TreeTransform.finalize() spends a lot of time deleting stuff that isn't there
Affects | Status | Importance | Assigned to | Milestone | |
---|---|---|---|---|---|
Bazaar |
Confirmed
|
Low
|
Unassigned |
Bug Description
-----BEGIN PGP SIGNED MESSAGE-----
Hash: SHA1
I was looking into the lp:gcc-linaro issues because of its size.
While there, I noticed that it ended up spending a fair amount of time
in the 'delete_any()' code during finalize.

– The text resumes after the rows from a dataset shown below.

This is an optimization exercise on Yosys and OpenROAD, whose aim is small area, not a production implementation. Function was checked by simulation only, so behaviour that the tests miss may differ from the original. The clock port is modelled as an ideal driver, which makes a skipped or thinned clock tree look cheaper than it is; a real chip needs a root buffer or a tree. Power figures rest on the tool's default switching activity, not on a simulated workload.

==> build 83: inputs <==
## serial_link_top
module serial_link_top (
  input  wire logic       clk,
  input  wire logic       rst_n,
  input  wire logic       rxd,
  input  wire logic [7:0] sw,
  output logic            txd,
  output logic [7:0]      led
);
clock: 10.0 ns
lec_check: 0
cap_margin: 20
core_margin: 2
core_utilization: 60
slew_margin: 20
standard.sh (not shown) runs the stock make flow with config.mk's settings and CLKGATE_MAP_FILE= SYNTH_SCRIPT=/design/flow/synth_recipe.tcl, a recipe that flattens the netlist after the stock synthesis.
==> flow/flow/run.sh <==
#!/bin/bash
# The standard layout (standard.sh), with these changes:
# - clock tree synthesis adds no dummy loads, drives clusters of up to 14
#   flip-flops from buf_4 leaf buffers and builds the upper tree from small
#   clock buffers;
# - after clock tree synthesis, flow/post_cts.tcl turns each leaf buffer into
#   an inverter and adds one inverter at the root, so the flip-flops still see
#   the clock's own polarity;
# - the port buffers are buf_1 cells.
# Each tool's output is in orfs/logs; make's own output is in standard.log.
set -euo pipefail
export CTS_ARGS="-sink_clustering_enable -repair_clock_nets -dont_use_dummy_load -buf_list {sky130_fd_sc_hd__clkbuf_4 sky130_fd_sc_hd__clkbuf_8} -sink_clustering_buffer sky130_fd_sc_hd__buf_4 -sink_clustering_size 14 -sink_clustering_max_diameter 40"
export BUFFER_PORTS_ARGS="-buffer_cell sky130_fd_sc_hd__buf_1"
export POST_CTS_TCL="$PWD/flow/post_cts.tcl"
bash standard.sh > standard.log 2>&1
==> flow/flow/post_cts.tcl <==
# Turn every leaf clock buffer (buf_4) into an inverter (inv_4), which drives
# the same load from less area, and put one more inverter between the clock
# port and the root of the tree, so every flip-flop still sees the clock with
# its own polarity.
set block [ord::get_db_block]
set db [ord::get_db]
set inv [$db findMaster sky130_fd_sc_hd__inv_4]
set n 0
foreach inst [$block getInsts] {
  if {[[$inst getMaster] getName] ne "sky130_fd_sc_hd__buf_4"} { continue }
  if {![string match "clkbuf_leaf_*" [$inst getName]]} { continue }
  set nin [[$inst findITerm A] getNet]
  set nout [[$inst findITerm X] getNet]
  set loc [$inst getLocation]
  set name [$inst getName]
  odb::dbInst_destroy $inst
  set ni [odb::dbInst_create $block $inv $name]
  $ni setLocation [lindex $loc 0] [lindex $loc 1]
  $ni setPlacementStatus PLACED
  [$ni findITerm A] connect $nin
  [$ni findITerm Y] connect $nout
  incr n
}
puts "post_cts: $n leaf buffers turned into inverters"

# root inverter: clk port -> clkinv -> old root buffer
set clknet [$block findNet clk]
set root ""
foreach it [$clknet getITerms] {
  if {[$it isInputSignal] || [[$it getMTerm] getIoType] eq "INPUT"} { set root [$it getInst] }
}
if {$root eq ""} { error "post_cts: no root buffer on clk" }
set rnet [odb::dbNet_create $block clk_root_n]
$rnet setSigType CLOCK
set rin [$root findITerm A]
$rin disconnect
$rin connect $rnet
set ri [odb::dbInst_create $block [$db findMaster sky130_fd_sc_hd__clkinv_4] clkinv_root]
set loc [$root getLocation]
$ri setLocation [lindex $loc 0] [lindex $loc 1]
$ri setPlacementStatus PLACED
[$ri findITerm A] connect $clknet
[$ri findITerm Y] connect $rnet
puts "post_cts: root inverter before [$root getName]"

detailed_placement
check_placement -verbose
estimate_parasitics -placement
repair_timing -hold
detailed_placement
check_placement -verbose
report_checks -path_delay min -format full_clock_expanded -group_path_count 1
==> inputs of build 2, as changes to build 83 <==
--- a/flow/design.v
+++ b/flow/design.v
@@ -68,24 +68,22 @@
     else
       tx_byte = crc[15:8];
   end
   logic [7:0] ring_ins;
   logic [7:0] st_ins;
   always_comb begin
-    if (pos == 8'hFF)
-      ring_ins = sw;        
-    else if (clr)
+    if (clr)
       ring_ins = 8'h00;
-    else if (xact && is_wr)
+    else if (xact && is_wr && pos != 8'hFF)
       ring_ins = st_tap;
     else
       ring_ins = ring_tap;
     if (st_rx)
       st_ins = sh;
     else if (xact && is_rd)
-      st_ins = ring_tap;
+      st_ins = (pos == 8'hFF) ? sw : ring_tap;
     else
       st_ins = st_tap;
   end
   always_ff @(posedge clk) begin
     ring <= {ring_ins, ring[2047:8]};
     stg  <= {st_ins, stg[127:8]};
==> flow/flow/run.sh (replaced) <==
#!/bin/bash
# The standard layout (standard.sh), with two changes:
# - clock tree synthesis adds no dummy loads, clusters up to 38 flip-flops on
#   each clkbuf_16 leaf buffer and builds the upper tree from small buffers;
# - the port buffers are buf_1 cells.
set -euo pipefail
export CTS_ARGS="-sink_clustering_enable -repair_clock_nets -dont_use_dummy_load -buf_list {sky130_fd_sc_hd__clkbuf_2 sky130_fd_sc_hd__clkbuf_4} -sink_clustering_buffer sky130_fd_sc_hd__buf_6 -sink_clustering_size 20 -sink_clustering_max_diameter 50"
export BUFFER_PORTS_ARGS="-buffer_cell sky130_fd_sc_hd__buf_1"
bash standard.sh > standard.log 2>&1
removed: flow/flow/post_cts.tcl
==> inputs of trial 95, as changes to build 83 <==
==> flow/flow/run.sh (replaced) <==
#!/bin/bash
set -euo pipefail
export CTS_ARGS="-sink_clustering_enable -repair_clock_nets -dont_use_dummy_load -buf_list {sky130_fd_sc_hd__clkbuf_4 sky130_fd_sc_hd__clkbuf_8} -sink_clustering_buffer sky130_fd_sc_hd__buf_4 -sink_clustering_size 14 -sink_clustering_max_diameter 40"
export BUFFER_PORTS_ARGS="-buffer_cell sky130_fd_sc_hd__buf_1"
export POST_CTS_TCL="$PWD/flow/post_cts.tcl"
bash standard.sh > standard.log 2>&1
==> comparison table <==
Outcome: build 83 complete, no violations; trial 95 complete, no violations; build 2 complete, no violations
Share of cell area taken by flip-flops and latches: build 83 89.4%; trial 95 89.4%; build 2 89.0%
Number of global-route vias before repair: build 83 18264; trial 95 18264; build 2 17481
Simple logic cell fraction of the synthesized area: build 83 2.38%; trial 95 2.38%; build 2 2.12%
Switch share: build 83 22.6%; trial 95 22.6%; build 2 19.2%
Origin of the worst setup path: build 83 k[1]; trial 95 k[1]; build 2 txq
Uppermost layer routed: build 83 met4; trial 95 met4; build 2 met5
Worst reg2reg setup slack: build 83 6.51 ns; trial 95 6.51 ns; build 2 6.53 ns
Area share of fa/ha/maj cells after synthesis: build 83 0.404%; trial 95 0.404%; build 2 0.404%
Half-perimeter wire length after placement: build 83 31.1 mm; trial 95 31.1 mm; build 2 29.9 mm
Pin count of the biggest net entering global routing: build 83 30; trial 95 30; build 2 41
Clock distribution power: build 83 3.21 mW; trial 95 3.21 mW; build 2 3.41 mW
Met1 routed wirelength after detailed routing: build 83 30.5 mm; trial 95 30.5 mm; build 2 29.6 mm
Instance count after placement with tap cells included: build 83 3759; trial 95 3759; build 2 3748
Arrival time reported for the critical path endpoint: build 83 4.02 ns; trial 95 4.02 ns; build 2 1.48 ns
Avg Cell Area, Syn: build 83 17.8 sq um; trial 95 17.8 sq um; build 2 17.9 sq um
The clock cells of build 83 and trial 95 come from the design's own scripts or RTL, not from TritonCTS.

In that instance, there are about 69,000 files in the tree. And it looks
like delete_any() is called for each and every one of them. Which means
that it does 70k calls to:
if os.path.
...
else:
os.unlink(path)
And in all of these cases, the path doesn't exist. Nor do any of its
containing directories.
I think we could shortcut a lot of this, by testing to see if a
containing directory exists, and if it doesn't, we don't need to test
any of the subdirectories.
We already know some of this information, because we create files in
their containing directory in limbo when the target doesn't exist. (So
that we can just rename the containing dir, rather than renaming every
object independently.)
I think we could probably change the iteration to just check those
objects that exist at the top level in limbo.
In this particular case, it would change the number of operations from
70k, down to about 36.
affects bzr
status confirmed
importance low
-----BEGIN PGP SIGNATURE-----
Version: GnuPG v1.4.9 (Cygwin)
Comment: Using GnuPG with Mozilla - http://
iEYEARECAAYFAkx
j1QAmgMA+
=fuR/
-----END PGP SIGNATURE-----
tags: | added: performance treetransform |
tags: | added: affects-linaro |
tags: | added: check-for-breezy |
I also saw a fair amount of time spent before the 'Build phase: adding file contents' was displayed. It is also possible that it is spending a lot of time trying to stat all 70k files before it decides whether or not there is going to be a file that is in conflict. Again, it should be possible to notice that a directory is not present, and thus we don't need to check all possible files underneath that dir.
I don't have profiles to specifically support this, but I did do a breakin during the post-build phase and it trapped on 'isdir()'.
ISTR that some of the os.path functions actually do multiple stats. (maybe it was just us doing os.path.isdir(), os.path.isfile(), etc.)
We might want to fix the _delete_any code to do a stat and check if it even exists first.